Wooded field margins increase potential for cultural and biological control of soybean pests
Agriculture Ecosystems & Environment
Crop field margins provide benefits to growers by inhibiting pest dispersal through cultural control and provisioning resources for predators through conservation biological control. The purpose of this study was to elucidate potential soybean insect pest control measures by determining the relationships between pests and spiders, common generalist predators in agroecosystems, and field margin type and distance from the field (0-3 and 3-6 m). Both margin type and distance were significantly correlated with in-field pest abundance (both pooled and taxa-specific).

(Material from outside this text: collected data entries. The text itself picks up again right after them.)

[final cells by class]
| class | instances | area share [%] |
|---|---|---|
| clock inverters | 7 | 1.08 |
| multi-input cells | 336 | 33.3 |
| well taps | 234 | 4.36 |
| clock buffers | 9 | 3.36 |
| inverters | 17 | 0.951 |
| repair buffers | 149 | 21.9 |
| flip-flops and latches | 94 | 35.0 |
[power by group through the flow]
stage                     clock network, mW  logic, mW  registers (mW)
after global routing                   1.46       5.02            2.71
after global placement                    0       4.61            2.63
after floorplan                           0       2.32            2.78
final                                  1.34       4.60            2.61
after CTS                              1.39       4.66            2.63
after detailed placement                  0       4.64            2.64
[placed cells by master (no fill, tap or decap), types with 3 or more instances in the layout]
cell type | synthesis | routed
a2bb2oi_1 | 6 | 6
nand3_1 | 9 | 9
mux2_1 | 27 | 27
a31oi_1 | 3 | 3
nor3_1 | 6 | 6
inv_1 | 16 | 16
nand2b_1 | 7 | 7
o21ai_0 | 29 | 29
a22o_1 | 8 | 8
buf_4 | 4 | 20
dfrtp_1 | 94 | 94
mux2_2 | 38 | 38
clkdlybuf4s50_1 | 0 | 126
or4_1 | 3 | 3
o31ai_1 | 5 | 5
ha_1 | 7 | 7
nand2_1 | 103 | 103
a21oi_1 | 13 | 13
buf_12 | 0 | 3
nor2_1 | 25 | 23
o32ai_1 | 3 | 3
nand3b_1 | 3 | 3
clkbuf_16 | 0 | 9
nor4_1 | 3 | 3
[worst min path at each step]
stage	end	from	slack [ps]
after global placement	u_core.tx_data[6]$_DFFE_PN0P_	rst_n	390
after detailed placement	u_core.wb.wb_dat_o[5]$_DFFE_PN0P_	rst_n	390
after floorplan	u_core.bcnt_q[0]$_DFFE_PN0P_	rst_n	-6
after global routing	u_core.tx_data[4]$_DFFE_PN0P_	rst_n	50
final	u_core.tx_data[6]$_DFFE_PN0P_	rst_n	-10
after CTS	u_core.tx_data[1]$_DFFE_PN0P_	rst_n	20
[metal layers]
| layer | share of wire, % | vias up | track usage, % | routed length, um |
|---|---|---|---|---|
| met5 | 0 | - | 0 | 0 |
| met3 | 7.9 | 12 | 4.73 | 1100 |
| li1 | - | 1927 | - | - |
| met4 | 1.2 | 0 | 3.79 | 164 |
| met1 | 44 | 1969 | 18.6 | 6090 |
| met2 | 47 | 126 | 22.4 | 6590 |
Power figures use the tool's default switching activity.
### config.mk
export PLATFORM = sky130hd
export DESIGN_NAME = mem_access_ctrl
export DESIGN_NICKNAME = d
export VERILOG_FILES = /design/src/rtl/mem_access_ctrl.sv
export SDC_FILE = /design/constraint.sdc
export NUM_CORES = 1
export LEC_CHECK = 0
export ABC_AREA = 1
export ABC_CLOCK_PERIOD_IN_PS = 3800
export BUFFER_PORTS_ARGS = -buffer_cell sky130_fd_sc_hd__buf_2
export CAP_MARGIN = 20
export CORE_MARGIN = 2
export CORE_UTILIZATION = 45
export CTS_BUF_LIST = sky130_fd_sc_hd__clkbuf_4
export DETAILED_ROUTE_END_ITERATION = 7
export MAX_ROUTING_LAYER = met4
export PLACE_DENSITY = 0.75
export SKIP_CTS_REPAIR_TIMING = 1
export SYNTH_ARGS = -nofsm -noshare
export SYNTH_HDL_FRONTEND = slang
export SYNTH_SLANG_ARGS = --single-unit
### constraint.sdc
create_clock -name clk -period 3.8 [get_ports clk]
set_input_delay 0.19 -clock clk [delete_from_list [all_inputs] [get_ports clk]]
set_output_delay 0.19 -clock clk [all_outputs]
set_load 0.05 [all_outputs]
`config.mk`:
```
export PLATFORM = sky130hd
export DESIGN_NAME = pipe_reg_start_flat
export DESIGN_NICKNAME = d
export VERILOG_FILES = /design/src/rtl/pipe_reg_start_if.sv /design/src/rtl/pipe_reg_start.sv /design/src/flat_wrapper.sv
export SDC_FILE = /design/constraint.sdc
export NUM_CORES = 1
export LEC_CHECK = 0
export ABC_AREA = 1
export CAP_MARGIN = 20
export CORE_AREA = 3 3 202 204
export DETAILED_ROUTE_END_ITERATION = 7
export DIE_AREA = 0 0 205 207
export PLACE_DENSITY = 0.86
export SKIP_CTS_REPAIR_TIMING = 1
export SYNTH_ARGS = -nofsm -noshare
export SYNTH_HDL_FRONTEND = slang
export SYNTH_SLANG_ARGS = --single-unit
```
`constraint.sdc`:
```
create_clock -name clock -period 21.7 [get_ports clock]
set_input_delay 5.425 -clock clock [delete_from_list [all_inputs] [get_ports clock]]
set_output_delay 5.425 -clock clock [all_outputs]
set_load 0.03 [all_outputs]
```
`src/rtl/pipe_reg_start_if.sv`:
```
// Handshake and data bundle for the AES pipeline entry stage.
// The master drives plaintext/key in and consumes round-1 data.
// The slave is the entry stage itself.
interface pipe_reg_start_if #(
   parameter int unsigned DEPTH = 2
);
   localparam int unsigned CW = $clog2(DEPTH) + 1;

   logic          in_valid;
   logic          in_ready;
   logic [127:0]  pt_in;
   logic [127:0]  key_in;
   logic [7:0]    out0, out1, out2, out3, out4, out5, out6, out7;
   logic [7:0]    out8, out9, outA, outB, outC, outD, outE, outF;
   logic [127:0]  key_out;
   logic [7:0]    Rcon_out;
   logic          out_valid;
   logic          out_ready;
   logic [CW-1:0] count;

   modport master (
      output in_valid, pt_in, key_in, out_ready,
      input  in_ready, key_out, Rcon_out, out_valid, count,
      input  out0, out1, out2, out3, out4, out5, out6, out7,
      input  out8, out9, outA, outB, outC, outD, outE, outF
   );

   modport slave (
      input  in_valid, pt_in, key_in, out_ready,
      output in_ready, key_out, Rcon_out, out_valid, count,
      output out0, out1, out2, out3, out4, out5, out6, out7,
      output out8, out9, outA, outB, outC, outD, outE, outF
   );
endinterface

```
`src/rtl/pipe_reg_start.sv`:
```
// AES pipeline entry stage: buffers plaintext/key pairs in a small FIFO,
// applies the initial AddRoundKey on write and presents the head entry
// to round 1 tagged with the round-1 Rcon.
module pipe_reg_start #(
   parameter int unsigned DEPTH      = 2,
   parameter logic [7:0]  RCON_FIRST = 8'h01
) (
   input logic             clock,
   input logic             reset_n,
   pipe_reg_start_if.slave bus
);
   localparam int unsigned PW = $clog2(DEPTH);
   localparam int unsigned CW = PW + 1;

   logic [255:0]  mem [DEPTH];
   logic [PW-1:0] wr_ptr;
   logic [PW-1:0] rd_ptr;
   logic [CW-1:0] count;
   logic          alive;
   logic          push;
   logic          pop;
   logic [255:0]  head;
   logic [127:0]  state;

   // in_ready is gated by a registered out-of-reset flag rather than the raw
   // reset pin, so it is low throughout reset and depends only on flops.
   assign bus.in_ready  = alive & (count != CW'(DEPTH));
   assign bus.out_valid = (count != '0);
   assign push          = bus.in_valid & bus.in_ready;
   assign pop           = bus.out_valid & bus.out_ready;

   // Tracks that reset has been released; clears asynchronously with reset.
   always_ff @(posedge clock or negedge reset_n) begin
      if (!reset_n) alive <= 1'b0;
      else          alive <= 1'b1;
   end

   // Storage write: keep the key alongside the post-AddRoundKey state.
   always_ff @(posedge clock) begin
      if (push) mem[wr_ptr] <= {bus.key_in, bus.pt_in ^ bus.key_in};
   end

   // Pointers and occupancy; pointers wrap naturally since DEPTH is a power of two.
   always_ff @(posedge clock or negedge reset_n) begin
      if (!reset_n) begin
         wr_ptr <= '0;
         rd_ptr <= '0;
         count  <= '0;
      end else begin
         if (push) wr_ptr <= wr_ptr + 1'b1;
         if (pop)  rd_ptr <= rd_ptr + 1'b1;
         if (push && !pop)      count <= count + 1'b1;
         else if (pop && !push) count <= count - 1'b1;
      end
   end

   // Head entry presented only while occupied; zeros mark a bubble.
   always_comb begin
      head = '0;
      if (bus.out_valid) head = mem[rd_ptr];
   end

   assign state        = head[127:0];
   assign bus.key_out  = head[255:128];
   assign bus.Rcon_out = bus.out_valid ? RCON_FIRST : 8'h00;
   assign bus.count    = count;

   assign bus.out0 = state[7:0];
   assign bus.out1 = state[15:8];
   assign bus.out2 = state[23:16];
   assign bus.out3 = state[31:24];
   assign bus.out4 = state[39:32];
   assign bus.out5 = state[47:40];
   assign bus.out6 = state[55:48];
   assign bus.out7 = state[63:56];
   assign bus.out8 = state[71:64];
   assign bus.out9 = state[79:72];
   assign bus.outA = state[87:80];
   assign bus.outB = state[95:88];
   assign bus.outC = state[103:96];
   assign bus.outD = state[111:104];
   assign bus.outE = state[119:112];
   assign bus.outF = state[127:120];
endmodule

```
`src/flat_wrapper.sv`:
```
// flat-port wrapper written by rule: the top's interface ports become plain ports
module pipe_reg_start_flat 
#(
   parameter int unsigned DEPTH      = 2,
   parameter logic [7:0]  RCON_FIRST = 8'h01
)
  (clock, reset_n, bus_in_valid, bus_pt_in, bus_key_in, bus_out_ready, bus_in_ready, bus_key_out, bus_Rcon_out, bus_out_valid, bus_count, bus_out0, bus_out1, bus_out2, bus_out3, bus_out4, bus_out5, bus_out6, bus_out7, bus_out8, bus_out9, bus_outA, bus_outB, bus_outC, bus_outD, bus_outE, bus_outF);
  pipe_reg_start_if #(.DEPTH(DEPTH)) bus_i ();
  input logic clock;
  input logic reset_n;
  input wire logic [$bits(bus_i.in_valid)-1:0] bus_in_valid;
  input wire logic [$bits(bus_i.pt_in)-1:0] bus_pt_in;
  input wire logic [$bits(bus_i.key_in)-1:0] bus_key_in;
  input wire logic [$bits(bus_i.out_ready)-1:0] bus_out_ready;
  output wire logic [$bits(bus_i.in_ready)-1:0] bus_in_ready;
  output wire logic [$bits(bus_i.key_out)-1:0] bus_key_out;
  output wire logic [$bits(bus_i.Rcon_out)-1:0] bus_Rcon_out;
  output wire logic [$bits(bus_i.out_valid)-1:0] bus_out_valid;
  output wire logic [$bits(bus_i.count)-1:0] bus_count;
  output wire logic [$bits(bus_i.out0)-1:0] bus_out0;
  output wire logic [$bits(bus_i.out1)-1:0] bus_out1;
  output wire logic [$bits(bus_i.out2)-1:0] bus_out2;
  output wire logic [$bits(bus_i.out3)-1:0] bus_out3;
  output wire logic [$bits(bus_i.out4)-1:0] bus_out4;
  output wire logic [$bits(bus_i.out5)-1:0] bus_out5;
  output wire logic [$bits(bus_i.out6)-1:0] bus_out6;
  output wire logic [$bits(bus_i.out7)-1:0] bus_out7;
  output wire logic [$bits(bus_i.out8)-1:0] bus_out8;
  output wire logic [$bits(bus_i.out9)-1:0] bus_out9;
  output wire logic [$bits(bus_i.outA)-1:0] bus_outA;
  output wire logic [$bits(bus_i.outB)-1:0] bus_outB;
  output wire logic [$bits(bus_i.outC)-1:0] bus_outC;
  output wire logic [$bits(bus_i.outD)-1:0] bus_outD;
  output wire logic [$bits(bus_i.outE)-1:0] bus_outE;
  output wire logic [$bits(bus_i.outF)-1:0] bus_outF;
  assign bus_i.in_valid = bus_in_valid;
  assign bus_i.pt_in = bus_pt_in;
  assign bus_i.key_in = bus_key_in;
  assign bus_i.out_ready = bus_out_ready;
  assign bus_in_ready = bus_i.in_ready;
  assign bus_key_out = bus_i.key_out;
  assign bus_Rcon_out = bus_i.Rcon_out;
  assign bus_out_valid = bus_i.out_valid;
  assign bus_count = bus_i.count;
  assign bus_out0 = bus_i.out0;
  assign bus_out1 = bus_i.out1;
  assign bus_out2 = bus_i.out2;
  assign bus_out3 = bus_i.out3;
  assign bus_out4 = bus_i.out4;
  assign bus_out5 = bus_i.out5;
  assign bus_out6 = bus_i.out6;
  assign bus_out7 = bus_i.out7;
  assign bus_out8 = bus_i.out8;
  assign bus_out9 = bus_i.out9;
  assign bus_outA = bus_i.outA;
  assign bus_outB = bus_i.outB;
  assign bus_outC = bus_i.outC;
  assign bus_outD = bus_i.outD;
  assign bus_outE = bus_i.outE;
  assign bus_outF = bus_i.outF;
  pipe_reg_start #(.DEPTH(DEPTH), .RCON_FIRST(RCON_FIRST)) u_core (.clock(clock), .reset_n(reset_n), .bus(bus_i));
endmodule
```
==> impl_metrics.py <==
metrics = {
    "worst_setup_path": {
        "path_cells": "inv_8, buf_4, nand2_1, a21oi_1, clkdlybuf4s50_1",
        "cp-startpoint": "u_core.rd_ptr",
        "reg2reg_slack_ns": 17.94,
        "critPathMaxFanout": 157,
        "slowest_delay_ns": 0.94,
        "slowest_stage": "buf_4",
        "worstSetupPathType": "reg -> out",
        "start_kind": "flop",
        "worstReg2RegStart": "u_core.bus.count[0]",
        "end_kind": "output port",
        "critical-path-top-delay-family": "buffers and inverters",
        "worstPathRequired_ns": 16.27,
        "critPathBufInv": 3,
        "worst-endpoint-arrival_ns": 4.29,
    },
    "floorplan": {
        "rows": 73,
        "fp.dieH_um": 207,
        "dieArea_um2": 42400,
        "start_util": 0.524,
        "fp.coreArea_um2": 39500,
        "dieWidth_um": 205,
        "ios": 528,
    },
    "clock_network": {
        "htreeDepth": 2,
        "cts_tree": "built",
        "clk_latency_ns": 0.58,
        "cts_buffer_depth": 3,
        "clkSlewWorstSetupHoldPaths_ns": 0.06,
        "root_buffer": "clkbuf_16",
        "cts_buffers": 50,
        "cts_sinks": 517,
    },
    "sta": {
        "fin_crit_ns": 9.72,
        "fin_crit_sh": 0.448,
        "rsz0062_at_grt": "no",
        "hold_slack_ns": 0.495,
        "tightest_slew_ns": 1.12,
        "drv_slew": 0,
        "setup_viol": 0,
        "fin_setup_tns_ns": 0,
        "slew-limit-headroom": 0.256,
        "hold_violations": 0,
        "fin_worst_skew_ns": 0.0135,
        "fmaxAchievable_mhz": 103,
    },
    "pwr": {
        "power_density_nw_per_um2": 145,
        "power_leakage_nw": 9.74,
        "ir_worst_vdd_mv": 0.113,
    },
    "yosys": {
        "synth_mux_area_frac": 0,
        "synthAdderAreaFrac": 0.000606,
        "synth_cells": 1537,
        "mappedNetlistArea_um2": 20700,
        "synth_compound_area_frac": 0.0624,
        "synth.avg_cell_area_um2": 13.4,
        "yosys.area_share.simple": 0.0969,
        "synth_seq_cells": 517,
        "synth_top_family_by_area": "simple AND/OR/NAND/NOR gates",
        "ys_warn_count": 0,
        "synth_xor_area_frac": 0.0547,
        "ys_types": 19,
        "ys_seq_area_frac": 0.750,
    },
    "finish": {
        "utilization": 0.699,
        "final_cell_mix": "522 x nand2_1, 520 x clkdlybuf4s50_1, 512 x edfxtp_1, 256 x a21oi_1, 128 x xor2_1",
        "layout-drive-gt1-share": 0.0405,
        "multiInputGateArea_um2": 4470,
        "layout_commonest_cell": "nand2_1",
        "fillers": 2485,
        "seqCellArea_um2": 15500,
        "nets": 2293,
        "syn_to_final_growth_pct": 33.5,
    },
    "detailed_routing": {
        "finalWirelength_um": 54900,
        "routedWlPerCell_um": 21.1,
        "post-route-drc-count": 0,
        "firstDrtPassIters": 7,
        "via_per_inst": 5.41,
        "via_count": 14103,
        "drtIter0Drc": 1251,
        "postRouteAntennaNets": 0,
    },
    "global_routing": {
        "grt_antenna_before_repair": 7,
        "grt-ovfl-total": 0,
        "grt_max_degree": 179,
        "grt_pass1_wl_um": 80900,
        "grt_pass1_vias": 14146,
        "grt_use_total": 0.249,
    },
    "min_path": {
        "hold_class": "reg -> reg",
        "hold_start": "u_core.wr_ptr",
    },
    "placement": {
        "gp_congestion": 0.853,
        "dp_hpwl_um": 35200,
        "io_buffers": 520,
    },
    "run": {
        "drv_cap": 0,
    },
    "status": {
        "outcome": "finished clean",
    },
}
==> per-stage QoR <==
step	setup WS, ns	cells	area (µm²)	total power [mW]
detailed placement	12.61	2505	26000	3.16
finish	11.98	2605	27600	4.00
CTS	11.95	2599	27600	4.01
global placement	12.64	2505	26000	3.13
floorplan	4.68	1543	20700	2.47
global route	11.73	2603	27600	4.16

Generally, pest abundance was negatively correlated with the presence of wooded field margins at both distances and could be due to cultural control as hedgerows provide similar ecosystem services in other cropping systems. Spider abundance and spider-pest spatial associations (an indication of potential predation events) within fields were positively correlated with wooded margins from 3 to 6 m, indicating that conservation biological control in addition to cultural control might be contributing to diminished pest abundance in fields with these margins. The lack of wooded margin influence from 0 to 3 m might indicate a need for a minimum wooded area before margins can become a source for within-field spider populations. Furthermore, the number of spider-pest spatial associations was greatest early in the season when pest abundance was lowest and pests were more likely to be spatially aggregated. These data indicate that growers might be able to maintain their field margins, particularly wooded areas, to maximize both potential cultural control and conservation biological control resources, particularly early in the growing season.